▸ **What is expected**
Of the lines below, report only those that contain "unsigned".

▸ **Dataset excerpts**
=== Section Start ===

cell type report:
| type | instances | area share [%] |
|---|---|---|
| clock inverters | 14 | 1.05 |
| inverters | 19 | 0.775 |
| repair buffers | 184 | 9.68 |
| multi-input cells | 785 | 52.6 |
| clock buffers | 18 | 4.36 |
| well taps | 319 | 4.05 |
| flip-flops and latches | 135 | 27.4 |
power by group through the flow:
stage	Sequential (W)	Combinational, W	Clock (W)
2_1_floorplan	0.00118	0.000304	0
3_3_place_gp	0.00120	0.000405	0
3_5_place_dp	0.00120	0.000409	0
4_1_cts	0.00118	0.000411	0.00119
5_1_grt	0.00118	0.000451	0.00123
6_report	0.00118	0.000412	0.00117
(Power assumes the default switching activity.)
## src/rtl/hbf_pkg.sv

```systemverilog
package hbf_pkg;
  localparam logic [1:0] SEL_CTRL = 2'd0;
  localparam logic [1:0] SEL_DIR  = 2'd1;
  localparam logic [1:0] SEL_DATA = 2'd2;

  localparam int PAD_CS   = 0;
  localparam int PAD_AS   = 1;
  localparam int PAD_DS   = 2;
  localparam int PAD_WR   = 3;
  localparam int PAD_RW   = 4;
  localparam int PAD_ADDR = 5;

  localparam int CTRL_W = 9;

  // bit 0 at the bottom
  typedef struct packed {
    logic dbl_req;
    logic req_en;
    logic req_od;
    logic mux;
    logic dual;
    logic ds_pol;
    logic as_pol;
    logic cs_pol;
    logic port_en;
  } ctrl_t;
endpackage

```

## src/rtl/hbf_cfg_regs.sv

```systemverilog
module hbf_cfg_regs
  import hbf_pkg::*;
#(
  parameter int NPAD   = 8,
  parameter int CFG_DW = 9
) (
  input  logic              clk_i,
  input  logic              rst_ni,
  input  logic              we_i,
  input  logic [1:0]        sel_i,
  input  logic [CFG_DW-1:0] wdata_i,
  output ctrl_t             ctrl_o,
  output logic [NPAD-1:0]   dir_o,
  output logic [NPAD-1:0]   data_o
);
  always_ff @(posedge clk_i or negedge rst_ni) begin
    if (!rst_ni) begin
      ctrl_o <= '0;
      dir_o  <= '0;
      data_o <= '0;
    end else if (we_i) begin
      unique case (sel_i)
        SEL_CTRL: ctrl_o <= ctrl_t'(wdata_i[CTRL_W-1:0]);
        SEL_DIR:  dir_o  <= wdata_i[NPAD-1:0];
        SEL_DATA: data_o <= wdata_i[NPAD-1:0];
        default:  ;
      endcase
    end
  end
endmodule

```

## src/rtl/hbf_sync.sv

```systemverilog
module hbf_sync #(
  parameter int W      = 8,
  parameter int STAGES = 2
) (
  input  logic         clk_i,
  input  logic         rst_ni,
  input  logic [W-1:0] d_i,
  output logic [W-1:0] q_o
);
  logic [W-1:0] stg_q [STAGES];

  for (genvar s = 0; s < STAGES; s++) begin : g_stage
    always_ff @(posedge clk_i or negedge rst_ni) begin
      if (!rst_ni)    stg_q[s] <= '0;
      else if (s == 0) stg_q[s] <= d_i;
      else            stg_q[s] <= stg_q[s-1];
    end
  end

  assign q_o = stg_q[STAGES-1];
endmodule

```

## src/rtl/hbf_strobe_decode.sv

```systemverilog
module hbf_strobe_decode
  import hbf_pkg::*;
#(
  parameter int ADDR_W = 3,
  localparam int NPAD  = PAD_ADDR + ADDR_W
) (
  input  logic              clk_i,
  input  logic              rst_ni,
  input  logic              port_en_i,
  input  logic              cs_pol_i,
  input  logic              as_pol_i,
  input  logic              ds_pol_i,
  input  logic              dual_i,
  input  logic              mux_i,
  input  logic [NPAD-1:0]   pad_s_i,
  input  logic [ADDR_W-1:0] ad_s_i,
  output logic              rd_o,
  output logic              wr_o,
  output logic [ADDR_W-1:0] addr_o,
  output logic [ADDR_W-1:0] latch_o,
  output logic              as_act_o
);
  logic cs_act, ds_act, wrs_act, rd_act, wr_act, rd_q, wr_q, rd_edge, wr_edge;
  logic [ADDR_W-1:0] addr_sel;

  assign cs_act   = port_en_i & (pad_s_i[PAD_CS] == cs_pol_i);
  assign as_act_o = port_en_i & mux_i & (pad_s_i[PAD_AS] == as_pol_i);
  assign ds_act   = (pad_s_i[PAD_DS] == ds_pol_i);
  assign wrs_act  = (pad_s_i[PAD_WR] == ds_pol_i);

  always_comb begin
    if (dual_i) begin
      rd_act = cs_act & ds_act;
      wr_act = cs_act & wrs_act;
    end else begin
      rd_act = cs_act & ds_act & pad_s_i[PAD_RW];
      wr_act = cs_act & ds_act & ~pad_s_i[PAD_RW];
    end
  end

  assign rd_edge  = rd_act & ~rd_q;
  assign wr_edge  = wr_act & ~wr_q;
  assign addr_sel = mux_i ? latch_o : pad_s_i[PAD_ADDR +: ADDR_W];

  always_ff @(posedge clk_i or negedge rst_ni) begin
    if (!rst_ni) begin
      rd_q    <= 1'b0;
      wr_q    <= 1'b0;
      rd_o    <= 1'b0;
      wr_o    <= 1'b0;
      addr_o  <= '0;
      latch_o <= '0;
    end else begin
      rd_q <= rd_act;
      wr_q <= wr_act;
      rd_o <= rd_edge;
      wr_o <= wr_edge;
      if (rd_edge | wr_edge) addr_o <= addr_sel;
      // transparent while strobe active, closes on deassert
      if (as_act_o) latch_o <= ad_s_i;
    end
  end
endmodule

```

## src/rtl/hbf_req_drive.sv

```systemverilog
module hbf_req_drive #(
  parameter int NLINE = 2
) (
  input  logic             port_en_i,
  input  logic             req_en_i,
  input  logic             req_od_i,
  input  logic             dbl_req_i,
  input  logic             tx_req_i,
  input  logic             rx_req_i,
  output logic [NLINE-1:0] req_o,
  output logic [NLINE-1:0] req_oe_o
);
  logic             drive;
  logic [NLINE-1:0] act, used;

  assign drive = port_en_i & req_en_i;

  for (genvar i = 0; i < NLINE; i++) begin : g_line
    if (i == 0) begin : g_tx
      assign act[i]  = dbl_req_i ? tx_req_i : (tx_req_i | rx_req_i);
      assign used[i] = 1'b1;
    end else begin : g_rx
      assign act[i]  = rx_req_i;
      assign used[i] = dbl_req_i;
    end
    assign req_oe_o[i] = drive & used[i] & (req_od_i ? act[i] : 1'b1);
    assign req_o[i]    = drive & used[i] & ~req_od_i & ~act[i];
  end
endmodule

```

## src/rtl/host_bus_frontend.sv

```systemverilog
module host_bus_frontend
  import hbf_pkg::*;
#(
  parameter int ADDR_W  = 3,
  localparam int NPAD   = PAD_ADDR + ADDR_W,
  localparam int CFG_DW = (NPAD > CTRL_W) ? NPAD : CTRL_W
) (
  input  logic              clk_i,
  input  logic              rst_ni,
  input  logic              cfg_we_i,
  input  logic [1:0]        cfg_sel_i,
  input  logic [CFG_DW-1:0] cfg_wdata_i,
  input  logic [NPAD-1:0]   pad_i,
  input  logic [ADDR_W-1:0] ad_lo_i,
  output logic [NPAD-1:0]   pad_o,
  output logic [NPAD-1:0]   pad_oe_o,
  output logic [NPAD-1:0]   pad_in_o,
  input  logic              tx_req_i,
  input  logic              rx_req_i,
  output logic              treq_o,
  output logic              treq_oe_o,
  output logic              rreq_o,
  output logic              rreq_oe_o,
  output logic              rd_o,
  output logic              wr_o,
  output logic [ADDR_W-1:0] addr_o
);
  ctrl_t             ctrl_q;
  logic [NPAD-1:0]   dir_q, data_q, pad_s;
  logic [ADDR_W-1:0] ad_s, latch_w;
  logic              as_act_w;
  logic [1:0]        req_w, req_oe_w;

  hbf_cfg_regs #(.NPAD(NPAD), .CFG_DW(CFG_DW)) i_cfg (
    .clk_i, .rst_ni,
    .we_i(cfg_we_i), .sel_i(cfg_sel_i), .wdata_i(cfg_wdata_i),
    .ctrl_o(ctrl_q), .dir_o(dir_q), .data_o(data_q)
  );

  hbf_sync #(.W(NPAD)) i_sync_pad (
    .clk_i, .rst_ni, .d_i(pad_i), .q_o(pad_s)
  );

  hbf_sync #(.W(ADDR_W)) i_sync_ad (
    .clk_i, .rst_ni, .d_i(ad_lo_i), .q_o(ad_s)
  );

  hbf_strobe_decode #(.ADDR_W(ADDR_W)) i_dec (
    .clk_i, .rst_ni,
    .port_en_i(ctrl_q.port_en), .cs_pol_i(ctrl_q.cs_pol),
    .as_pol_i(ctrl_q.as_pol), .ds_pol_i(ctrl_q.ds_pol),
    .dual_i(ctrl_q.dual), .mux_i(ctrl_q.mux),
    .pad_s_i(pad_s), .ad_s_i(ad_s),
    .rd_o, .wr_o, .addr_o,
    .latch_o(latch_w), .as_act_o(as_act_w)
  );

  hbf_req_drive #(.NLINE(2)) i_req (
    .port_en_i(ctrl_q.port_en), .req_en_i(ctrl_q.req_en),
    .req_od_i(ctrl_q.req_od), .dbl_req_i(ctrl_q.dbl_req),
    .tx_req_i, .rx_req_i,
    .req_o(req_w), .req_oe_o(req_oe_w)
  );

  assign treq_o    = req_w[0];
  assign treq_oe_o = req_oe_w[0];
  assign rreq_o    = req_w[1];
  assign rreq_oe_o = req_oe_w[1];

  // general-purpose fallback when the port is off
  assign pad_oe_o = ctrl_q.port_en ? '0 : dir_q;
  assign pad_o    = ctrl_q.port_en ? '0 : data_q;
  assign pad_in_o = pad_s;
endmodule

```
==> config.mk <==
export PLATFORM = sky130hd
export DESIGN_NAME = nest_irq_ctrl
export DESIGN_NICKNAME = d
export VERILOG_FILES = /design/src/rtl/nest_irq_pkg.sv /design/src/rtl/nest_irq_pend.sv /design/src/rtl/nest_irq_prio.sv /design/src/rtl/nest_irq_stack.sv /design/src/rtl/nest_irq_ctrl.sv
export SDC_FILE = /design/constraint.sdc
export NUM_CORES = 1
export LEC_CHECK = 0
export BUFFER_PORTS_ARGS = -buffer_cell sky130_fd_sc_hd__clkbuf_2
export CAP_MARGIN = 20
export CORE_ASPECT_RATIO = 0.8
export CORE_MARGIN = 4
export CORE_UTILIZATION = 54
export DETAILED_ROUTE_END_ITERATION = 6
export PLACE_DENSITY_LB_ADDON = 0.25
export SLEW_MARGIN = 30
export SYNTH_ARGS = -nofsm -noshare
export SYNTH_HDL_FRONTEND = slang
export SYNTH_SLANG_ARGS = --single-unit
==> constraint.sdc <==
create_clock -name clk_i -period 2.55 [get_ports clk_i]
set_input_delay 0.255 -clock clk_i [delete_from_list [all_inputs] [get_ports clk_i]]
set_output_delay 0.255 -clock clk_i [all_outputs]
set_load 0.03 [all_outputs]
File: src/rtl/spi3w_pkg.sv
package spi3w_pkg;
  localparam int unsigned ADDR_W     = 6;
  localparam int unsigned DATA_W     = 8;
  localparam int unsigned FRAME_BITS = 2 * DATA_W;
  localparam int unsigned RES_W      = 3;

  localparam logic [ADDR_W-1:0] REG_TEST = 6'd0;
  localparam logic [ADDR_W-1:0] REG_ID   = 6'd1;
  localparam logic [ADDR_W-1:0] REG_RES  = 6'd2;
  localparam logic [ADDR_W-1:0] REG_PWR  = 6'd3;

  localparam int unsigned PWR_ACTIVE_BIT = 0;
  localparam int unsigned SRC_SW_BIT     = 7;

  typedef struct packed {
    logic              en;
    logic [ADDR_W-1:0] addr;
    logic [DATA_W-1:0] data;
  } wr_req_t;
endpackage

File: src/rtl/spi3w_sync.sv
module spi3w_sync #(
  parameter int unsigned WIDTH  = 1,
  parameter int unsigned STAGES = 2,
  parameter logic [WIDTH-1:0] RST_VAL = '0
) (
  input  logic             clk,
  input  logic             rst_n,
  input  logic [WIDTH-1:0] d_i,
  output logic [WIDTH-1:0] q_o
);
  logic [STAGES-1:0][WIDTH-1:0] pipe_q;

  always_ff @(posedge clk or negedge rst_n) begin
    if (!rst_n) begin
      for (int s = 0; s < STAGES; s++) pipe_q[s] <= RST_VAL;
    end else begin
      pipe_q[0] <= d_i;
      for (int s = 1; s < STAGES; s++) pipe_q[s] <= pipe_q[s-1];
    end
  end

  assign q_o = pipe_q[STAGES-1];
endmodule

File: src/rtl/spi3w_frame.sv
module spi3w_frame
  import spi3w_pkg::*;
(
  input  logic              clk,
  input  logic              rst_n,
  input  logic              sclk_s,
  input  logic              csn_s,
  input  logic              sdi_s,
  input  logic [DATA_W-1:0] rd_data_i,
  output logic [ADDR_W-1:0] rd_addr_o,
  output wr_req_t           wr_o,
  output logic              sdo_o,
  output logic              sdo_oe_o
);
  localparam int unsigned CNT_W   = $clog2(FRAME_BITS + 1);
  localparam int unsigned SHIFT_W = DATA_W - 1;
  localparam logic [CNT_W-1:0] C_CMD  = CNT_W'(ADDR_W);
  localparam logic [CNT_W-1:0] C_TURN = CNT_W'(ADDR_W + 2);
  localparam logic [CNT_W-1:0] C_LAST = CNT_W'(FRAME_BITS - 1);
  localparam logic [CNT_W-1:0] C_END  = CNT_W'(FRAME_BITS);

  logic               sclk_q, sclk_d;
  logic [CNT_W-1:0]   cnt_q, cnt_d;
  logic [SHIFT_W-1:0] shift_q, shift_d;
  logic [ADDR_W-1:0]  addr_q, addr_d;
  logic               rd_q, rd_d;
  logic [DATA_W-1:0]  tx_q, tx_d;
  logic               sdo_q, sdo_d;
  logic               oe_q, oe_d;
  logic               wen_q, wen_d;
  logic [DATA_W-1:0]  wdat_q, wdat_d;
  logic               rise, fall;

  assign rise = sclk_s & ~sclk_q;
  assign fall = ~sclk_s & sclk_q;

  always_comb begin
    sclk_d  = sclk_s;
    cnt_d   = cnt_q;
    shift_d = shift_q;
    addr_d  = addr_q;
    rd_d    = rd_q;
    tx_d    = tx_q;
    sdo_d   = sdo_q;
    oe_d    = oe_q;
    wen_d   = 1'b0;
    wdat_d  = wdat_q;
    if (csn_s) begin
      cnt_d = '0;
      oe_d  = 1'b0;
      rd_d  = 1'b0;
    end else begin
      if (rise && (cnt_q < C_END)) begin
        shift_d = {shift_q[SHIFT_W-2:0], sdi_s};
        cnt_d   = cnt_q + 1'b1;
        if (cnt_q == C_CMD) begin
          addr_d = shift_q[ADDR_W-1:0];
          rd_d   = sdi_s;
          tx_d   = rd_data_i;
        end
        if ((cnt_q == C_LAST) && !rd_q) begin
          wen_d  = 1'b1;
          wdat_d = {shift_q, sdi_s};
        end
      end
      if (fall) begin
        if (rd_q && (cnt_q >= C_TURN) && (cnt_q < C_END)) begin
          oe_d  = 1'b1;
          sdo_d = tx_q[DATA_W-1];
          tx_d  = {tx_q[DATA_W-2:0], 1'b0};
        end else begin
          oe_d = 1'b0;
        end
      end
    end
  end

  always_ff @(posedge clk or negedge rst_n) begin
    if (!rst_n) begin
      sclk_q  <= 1'b0;
      cnt_q   <= '0;
      shift_q <= '0;
      addr_q  <= '0;
      rd_q    <= 1'b0;
      tx_q    <= '0;
      sdo_q   <= 1'b0;
      oe_q    <= 1'b0;
      wen_q   <= 1'b0;
      wdat_q  <= '0;
    end else begin
      sclk_q  <= sclk_d;
      cnt_q   <= cnt_d;
      shift_q <= shift_d;
      addr_q  <= addr_d;
      rd_q    <= rd_d;
      tx_q    <= tx_d;
      sdo_q   <= sdo_d;
      oe_q    <= oe_d;
      wen_q   <= wen_d;
      wdat_q  <= wdat_d;
    end
  end

  assign rd_addr_o = shift_q[ADDR_W-1:0];
  assign wr_o      = '{en: wen_q, addr: addr_q, data: wdat_q};
  assign sdo_o     = sdo_q;
  assign sdo_oe_o  = oe_q;
endmodule
`config.mk`:
```
export PLATFORM = sky130hd
export DESIGN_NAME = mdio_master
export DESIGN_NICKNAME = d
export VERILOG_FILES = /design/src/rtl/mdio_pkg.sv /design/src/rtl/mdio_clkgen.sv /design/src/rtl/mdio_shifter.sv /design/src/rtl/mdio_master.sv
export SDC_FILE = /design/constraint.sdc
export NUM_CORES = 1
export LEC_CHECK = 0
export ABC_AREA = 0
export BUFFER_PORTS_ARGS = -buffer_cell sky130_fd_sc_hd__clkbuf_2
export CORE_UTILIZATION = 58
export CTS_CLUSTER_DIAMETER = 150
export DETAILED_ROUTE_END_ITERATION = 10
export PLACE_DENSITY_LB_ADDON = 0.05
export SYNTH_ARGS = -nofsm -noshare
export SYNTH_HDL_FRONTEND = slang
export SYNTH_SLANG_ARGS = --single-unit
```
`constraint.sdc`:
```
create_clock -name clk -period 3.3 [get_ports clk]
set_clock_uncertainty 0.2 [all_clocks]
set_input_delay 0.165 -clock clk [delete_from_list [all_inputs] [get_ports clk]]
set_output_delay 0.165 -clock clk [all_outputs]
set_load 0.01 [all_outputs]
```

=== Section End ===

▸ **Answer box**
  localparam int unsigned ADDR_W     = 6;
  localparam int unsigned DATA_W     = 8;
  localparam int unsigned FRAME_BITS = 2 * DATA_W;
  localparam int unsigned RES_W      = 3;
  localparam int unsigned PWR_ACTIVE_BIT = 0;
  localparam int unsigned SRC_SW_BIT     = 7;
  parameter int unsigned WIDTH  = 1,
  parameter int unsigned STAGES = 2,
  localparam int unsigned CNT_W   = $clog2(FRAME_BITS + 1);
  localparam int unsigned SHIFT_W = DATA_W - 1;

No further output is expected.